What is an “adversary adjudication?” – Handron v. Secretary Department of Health and Human Services

Psychologist.jpgIn 2003, Dr. Handron, a psychologist, received a demand to repay $604,038 from a Medicare contractor because his documentation did not support the services billed. The amount to be repaid was extrapolated from a nurse’s review of 2,500 of Dr. Handron’s claims. Dr. Handron retained counsel and after losing his initial appeal, appealed to an ALJ. The ALJ determined that of the 2,500 claims reviewed by the nurse, Dr. Handron had been overpaid only $5,434.48 and that because the statistical sampling procedure used by the contractor was unreliable, the extrapolation was invalid. Although the ALJ requested that a representative of the contractor or CMS appear as a non-party participant at the hearing, none did so. However, again at the ALJ’s request, CMS did provide the ALJ with documents related to the sampling procedure and extrapolation used by the contractor.

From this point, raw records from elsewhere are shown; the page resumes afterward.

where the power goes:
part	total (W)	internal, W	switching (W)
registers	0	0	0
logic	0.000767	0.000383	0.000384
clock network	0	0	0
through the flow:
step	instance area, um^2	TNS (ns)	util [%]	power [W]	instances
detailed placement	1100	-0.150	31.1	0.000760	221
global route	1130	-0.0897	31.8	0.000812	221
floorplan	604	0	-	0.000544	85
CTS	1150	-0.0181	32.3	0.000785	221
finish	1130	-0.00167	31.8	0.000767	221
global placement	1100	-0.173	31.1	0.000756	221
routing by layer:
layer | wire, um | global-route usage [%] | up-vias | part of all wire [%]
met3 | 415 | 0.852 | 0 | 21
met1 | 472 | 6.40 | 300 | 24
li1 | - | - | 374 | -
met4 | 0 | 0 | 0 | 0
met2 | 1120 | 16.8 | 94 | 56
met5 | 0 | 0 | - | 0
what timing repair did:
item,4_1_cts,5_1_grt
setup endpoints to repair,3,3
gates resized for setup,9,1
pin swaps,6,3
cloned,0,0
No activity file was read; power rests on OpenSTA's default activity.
`src/icache_pkg.sv`:
```
package icache_pkg;

    // ********************
    // cache geometry
    // ********************

    localparam int NUM_WAYS = 8;
    localparam int NUM_SETS = 64;
    localparam int WAY_W    = $clog2(NUM_WAYS);
    localparam int INDEX_W  = $clog2(NUM_SETS);
    localparam int OFFSET_W = 3;
    localparam int XLEN     = 64;

    // pc bits above index and offset.
    localparam int TAG_W    = XLEN - INDEX_W - OFFSET_W;

    // one node per internal vertex of the way tree.
    localparam int PLRU_W   = NUM_WAYS - 1;

    // ********************
    // read bus
    // ********************

    localparam int AXI_ADDR_W = 32;

    localparam logic [2:0] SIZE_WORD  = 3'b010;
    localparam logic [2:0] SIZE_DWORD = 3'b011;

    typedef enum logic [2:0] {
        fs_start = 3'd0,
        fs_addr  = 3'd1,
        fs_data  = 3'd2,
        fs_fill  = 3'd3,
        fs_hold  = 3'd4
    } fetch_state_e;

endpackage

```
`src/icache_plru.sv`:
```
module icache_plru (
    input  logic                                clk,
    input  logic                                rst,
    input  logic [icache_pkg::INDEX_W-1:0]      index,
    input  logic [icache_pkg::WAY_W-1:0]        hit_way,
    input  logic                                lookup_fire,
    output logic [icache_pkg::WAY_W-1:0]        victim_way
);

    logic [icache_pkg::PLRU_W-1:0] tree_q [icache_pkg::NUM_SETS];
    logic [icache_pkg::PLRU_W-1:0] tree;
    logic [icache_pkg::PLRU_W-1:0] tree_upd;
    logic                          root;
    logic                          pair;
    logic                          leaf;

    assign tree = tree_q[index];

    // ********************
    // victim walk
    // ********************

    // 0 points to the lower half, 1 to the upper half.
    assign root = tree[0];
    assign pair = tree[1 + root];
    assign leaf = tree[3 + {root, pair}];

    assign victim_way = {root, pair, leaf};

    // ********************
    // hit update
    // ********************

    // every node on the path is turned away from the way just used.
    always_comb begin
        tree_upd = tree;
        tree_upd[0] = ~hit_way[2];
        tree_upd[1 + hit_way[2]] = ~hit_way[1];
        tree_upd[3 + hit_way[2:1]] = ~hit_way[0];
    end

    always_ff @(posedge clk or posedge rst) begin
        if (rst) begin
            for (int s = 0; s < icache_pkg::NUM_SETS; s++) begin
                tree_q[s] <= '0;
            end
        end else if (lookup_fire) begin
            tree_q[index] <= tree_upd;
        end
    end

endmodule

```
`config.mk`:
```
export PLATFORM = sky130hd
export DESIGN_NAME = icache_plru
export DESIGN_NICKNAME = d
export VERILOG_FILES = /design/src/icache_pkg.sv /design/src/icache_plru.sv
export SDC_FILE = /design/constraint.sdc
export NUM_CORES = 1
export LEC_CHECK = 0
export BUFFER_PORTS_ARGS = -buffer_cell sky130_fd_sc_hd__buf_2
export CORE_MARGIN = 10
export CORE_UTILIZATION = 41
export DETAILED_ROUTE_END_ITERATION = 12
export GPL_TIMING_DRIVEN = 0
export SLEW_MARGIN = 10
export SYNTH_ARGS = -nofsm -noshare
export SYNTH_HDL_FRONTEND = slang
export SYNTH_SLANG_ARGS = --single-unit
```
`constraint.sdc`:
```
create_clock -name clk -period 18.59 [get_ports clk]
set_clock_uncertainty 0.05 [all_clocks]
set_input_delay 1.859 -clock clk [delete_from_list [all_inputs] [get_ports clk]]
set_output_delay 1.859 -clock clk [all_outputs]
set_load 0.01 [all_outputs]
```
# ---- Yosys cells after proc, flatten, opt, wreduce, memory -nomap -nowiden
# Index checks and enable logic that the tools add are counted.
dict set report totals {
  ff_bits 448
  inputBits 12
  output_inout_bits 3
}
dict set report op_classes {
  n_addsub 4
  n_lt_le_gt_ge 8
  mux 16
  bitwise_logic 4
  reduce_logical 3
}
# cell n
set ops {}
lappend ops {{bitwise mux 448 bit} 1}
lappend ops {{binary-select mux 7 bit (select 6 bit)} 1}
lappend ops {{demux 7 bit (select 6 bit)} 1}
lappend ops {{two-way mux 7 bit} 3}
lappend ops {{bitwise mux 7 bit} 2}
lappend ops {{less-than comparator 2 x 4 -> 1 bit, second input constant} 2}
lappend ops {{less-than comparator 3 x 4 -> 1 bit, second input constant} 2}
lappend ops {{greater-or-equal comparator 7 bit, second input constant} 1}
lappend ops {{less-than comparator 7 x 1 -> 1 bit, second input constant} 1}
lappend ops {{NOT 6 -> 7 bit} 1}
lappend ops {{adder 2 x 2 -> 3 bit, first input constant} 2}
lappend ops {{binary-select mux 1 bit (select 3 bit)} 2}
lappend ops {{demux 1 bit (select 3 bit)} 2}
lappend ops {{adder 1 x 1 -> 2 bit, first input constant} 2}
lappend ops {{two-way mux 1 bit} 4}
lappend ops {{greater-or-equal comparator 3 x 1 -> 1 bit, second input constant} 1}
lappend ops {{logical AND 1 bit} 3}
lappend ops {{NOT 1 bit} 3}
lappend ops {{greater-or-equal comparator 2 x 1 -> 1 bit, second input constant} 1}

# ---- Logic depth before layout (Yosys ltp)
dict set report depth {
  ltp_word 10
  ltp_mapped 19
}

# ---- Worst setup path before layout
# OpenSTA, ideal clock, no wires.
dict set report synth_timing {
  path_kind {input to output}
  start {input index[2] (netlist bit)}
  end {output victim_way[0] (netlist bit)}
  arrival_ps 5289
  required_ps 16681
  setup_slack_ps 11392
  cell_stages 15
  n_path_buf 5
  cell_sequence {buf_6 > buf_2 > buf_2 > buf_2 > mux2i_1 > o2bb2ai_1 > a211oi_1 > o22ai_1 > nor4_4 > mux2_4 > ha_1 > or4_1 > a211oi_1 > nor3_1 > buf_4}
}
dict set report synth_between {
  elab_chain_len 10
}
# item line
set synth_lines {}
lappend synth_lines {{start, declared} icache_plru.sv:4} ;# input logic [icache_pkg::INDEX_W-1:0] index,
lappend synth_lines {{NOT 6 -> 7 bit (implied by the code) (*)} icache_plru.sv:17} ;# assign tree = tree_q[index];
lappend synth_lines {{binary-select mux 7 bit (select 6 bit) (*)} icache_plru.sv:17}
lappend synth_lines {{two-way mux 7 bit (implied by the code) (*) (2 in a row)} icache_plru.sv:17}
lappend synth_lines {{adder 1 x 1 -> 2 bit} icache_plru.sv:25} ;# assign pair = tree[1 + root];
lappend synth_lines {{binary-select mux 1 bit (select 3 bit)} icache_plru.sv:25}
lappend synth_lines {{two-way mux 1 bit (implied by the code)} icache_plru.sv:25}
lappend synth_lines {{adder 2 x 2 -> 3 bit} icache_plru.sv:26} ;# assign leaf = tree[3 + {root, pair}];
lappend synth_lines {{binary-select mux 1 bit (select 3 bit) (*)} icache_plru.sv:26}
lappend synth_lines {{two-way mux 1 bit (implied by the code) (*)} icache_plru.sv:26}
lappend synth_lines {{end, declared} icache_plru.sv:7} ;# output logic [icache_pkg::WAY_W-1:0] victim_way
# Every way passes the cells marked *; elsewhere a longest branch is shown, timed or not. The select of a mux whose other input is x is not followed.

# ---- Final worst setup path
dict set report layout_timing {
  start {input index[0] (netlist bit)}
  end {output victim_way[0] (netlist bit)}
}
# The elaborated chain is that of the path after synthesis.

==> key figures <==
Place
  • Placed Cells: 2676
  • Placed instance area: 20900 um2
  • DP Worst Slack: 9.14 ns
  • Hpwl dp: 54.1 mm
  • Final GP Congestion: 1.01
  • IO buf count: 12

Routing
  • DRC: 0
  • DR WL/cell: 28.3 um
  • Vias: 17000
  • 1st-pass router iterations: 8
  • DRT antenna net count: 0
  • Routed vias/inst: 6.16
  • 1st-iter DRT viols: 2384
  • Routed wire length: 78.4 mm

Flow run
  • Max_cap viols: 0

Worst setup path
  • Critical path type: in2out
  • CP required: 16.68 ns
  • Reg2Reg Setup Slack: 14.81 ns
  • Crit-path max FO: 10
  • FF-to-FF path depth: 8
  • Worst R2R End: tree_q[293]
  • Setup crit end kind: output pin
  • Critical Path AT: 7.75 ns
  • CP max stage delay: 1.02 ns
  • R2R Path Start: tree_q[223]
  • Crit path cell chain: buf_6, buf_6, buf_6, nor3b_1, buf_2, buf_2, a22o_1, o21ai_0, nand4_1, nor4_4, mux2_4, ha_1, inv_1, nor3_1, a221oi_1, a2111oi_0, nor3_1, buf_4, buf_2
  • Critical path's slowest cell: nor3b_1
  • CP startpoint kind: primary input

Finish
  • Commonest non-fill, non-tap cell in the layout: nand2_1
  • Layout overhead on the synthesized area: 13.1%
  • Layout cells sized above 1: 0.0981
  • Max reg flops: 448
  • Post-route insts no fill: 2766
  • Most frequent cells in the layout: nand2_1 (533), dfrtp_1 (448), o21ai_0 (403)
  • Filler instances: 4568
  • Final Cell Area: 22600 um2
  • Largest Register: tree_q
  • N_diodes: 0
  • Fin nets: 2129
  • Top flop regs: tree_q: 448 flops

CTS
  • CTS tree: yes
  • Clock slew seen by the registers of the worst setup and hold paths: 0.06 ns
  • Clk sink count: 448
  • Clock insertion delay at the later pin of the skew report: 0.61 ns
  • Cell chosen for the clock root: clkbuf_16
  • Max H-tree Level: 2
  • CTS max path bufs: 3
  • TritonCTS Buffers: 48
  • CTS Hold Bufs: 0
  • Postcts setup bufs: 0
  • Cells resized by post-CTS repair: 0

Die
  • Die width: 241 um
  • Core region area: 47900 um2
  • I/O pin cnt: 15
  • Die Y: 241 um
  • Die area: 57900 um2
  • Cell row count: 80
  • Starting Density: 0.416

Timing
  • RSZ-0062 raised after global routing: no
  • Final worst-path cycle share: 0.520
  • Fin crit period: 9.66 ns
  • TNS Setup: 0 ns
  • Max Freq: 104 MHz
  • Slew Limit Fails: 0
  • Fin. Hold Viols: 0
  • Tightest Pin Transition: 1.40 ns
  • Worst hold slack: 0.426 ns
  • Final Setup Violations: 0
  • Rel. slew slack: 0.0636
  • Worst setup margin: 8.93 ns

Hold path
  • Hold WC Path Type: reg2reg
  • Worst Hold Launch: tree_q[7]
  • Cells on Worst Hold Path: 2
  • Min-Delay Endpoint: tree_q[7]

Global route
  • Initial antenna violation count: 2
  • Largest net degree at the start of global routing: 99
  • First-pass GRT wire length: 114 mm
  • Vias in the first global route: 16300
  • Congestion Overflow GR: 0
  • Total track usage: 0.273

Synthesis
  • Sequential area share after synthesis: 0.562
  • Avg Cell Area, Syn: 9.76 um2
  • Synthesized instance count: 2044
  • Synth Register Bits: 448
  • Synth warnings: 0
  • Cell variety after synth: 70
  • EDFF count, synth: 0
  • Async SR Flop Fraction: 1.00
  • Post-Syn Area: 20000 um2
  • Mapped Nets: 2062
  • Commonest register cell after synthesis: dfrtp_1

Run status
  • Status: complete, no violations

Power and ir drop
  • Leak: 0.00982 uW
  • Power Dens Cells: 110 nW/um2
  • VDD IR max: 0.0631 mV
metal layers:
layer | global-route usage | share of wire | routed length [um]
met5 | 0 | 0.00028 | 22
met4 | 0.134 | 0.052 | 4080
met3 | 0.0660 | 0.11 | 8240
met2 | 0.400 | 0.43 | 33700
met1 | 0.372 | 0.41 | 32400
worst max-delay path: cells and delay by family:
family | cells | cell delay (ns)
buffers and inverters | 8 | 2.25
and+or+nand+nor | 5 | 1.94
AOI/OAI and AO/OA | 4 | 0.95
adders and majority gates | 1 | 0.37
muxes | 1 | 0.34
Yosys cell counts, types with 19 or more instances:
library cell / n / area, um2
nand2_1: 533 / 2000
dfrtp_1: 448 / 11200
o21ai_0: 403 / 2020
clkbuf_1: 123 / 462
a22oi_1: 70 / 526
o21ai_1: 63 / 315
a221oi_1: 47 / 412
mux2i_1: 37 / 370
clkbuf_2: 20 / 100
mux2_2: 19 / 214
nor2_1: 19 / 71.3
report_power, final:
part / leakage (uW) / total, uW / switching, uW / internal (uW)
clock: 0.000813 / 1010 / 413 / 595
combinational: 0.00294 / 320 / 219 / 101
sequential: 0.00607 / 1150 / 67.0 / 1080
total: 0.00982 / 2480 / 698 / 1780
worst max-delay path by stage:
stage                     slack, ns  cells after the start     start             to
after floorplan                4.20                      1       rst      tree_q[0]
after global placement        -0.48                      2       rst    tree_q[225]
after detailed placement       9.14                     19  index[0]  victim_way[0]
after CTS                      9.12                     19  index[0]  victim_way[0]
after global routing           8.84                     19  index[0]  victim_way[0]
final                          8.93                     19  index[0]  victim_way[0]
final cells by class:
cell class                      count  area (um2)  area share
Sequential cell                   448       11200       0.497
Multi-Input combinational cell   1403        7860       0.348
Clock inverter                     11         140     0.00621
Timing Repair Buffer               17         185     0.00820
Clock buffer                       79        1510      0.0668
Tap cell                          615         769      0.0341
Inverter                           11        48.8     0.00216
Buffer                            182         853      0.0378
metrics by stage:
step	total power [uW]	utilization
6_report	2480	0.471
5_1_grt	2570	0.471
4_1_cts	2480	0.471
3_5_place_dp	1480	0.436
3_3_place_gp	1470	0.434
2_1_floorplan	1340	-
cell families (layout without fill, tap and decap cells):
group,count (synthesis),count (layout),share of synthesized area
and+or+nand+nor,634,634,0.133
muxes,75,75,0.0492
buffers and inverters,193,300,0.0448
adders and majority gates,6,6,0.00376
AOI/OAI and AO/OA,688,688,0.207
DFF,448,448,0.562
Note: power is estimated with default switching activity, not from simulation.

After prevailing on the vast majority of the claims in his appeal, Dr. Handron filed an application for fees and expenses under the EAJA. The ALJ, the Medicare Appeals Council and the District Court all denied Dr. Handron’s claim based upon a HHS regulation found at 45 CFR § 13.3 that defines an “adversary adjudication” as one in which CMS is represented by counsel at the ALJ hearing. The Third Circuit disregarded the regulation and held that:

[C]ongress chose language that left open the possibility that the government’s position could be represented in some other manner and by someone other than a lawyer. This indicates Congress’s recognition that the position of the United States can be represented in many ways and its desire to grant judges some discretion in determining whether particular action “represents” the government’s position. It does not suggest that the government’s position can only be represented at a hearing if a government representative physically stands before the decision-maker…
Accordingly, we have little doubt that some forms of written advocacy submitted to an ALJ can constitute a representation of the government’s position, so as to make an agency proceeding an “adversary adjudication” for purposes of the EAJA.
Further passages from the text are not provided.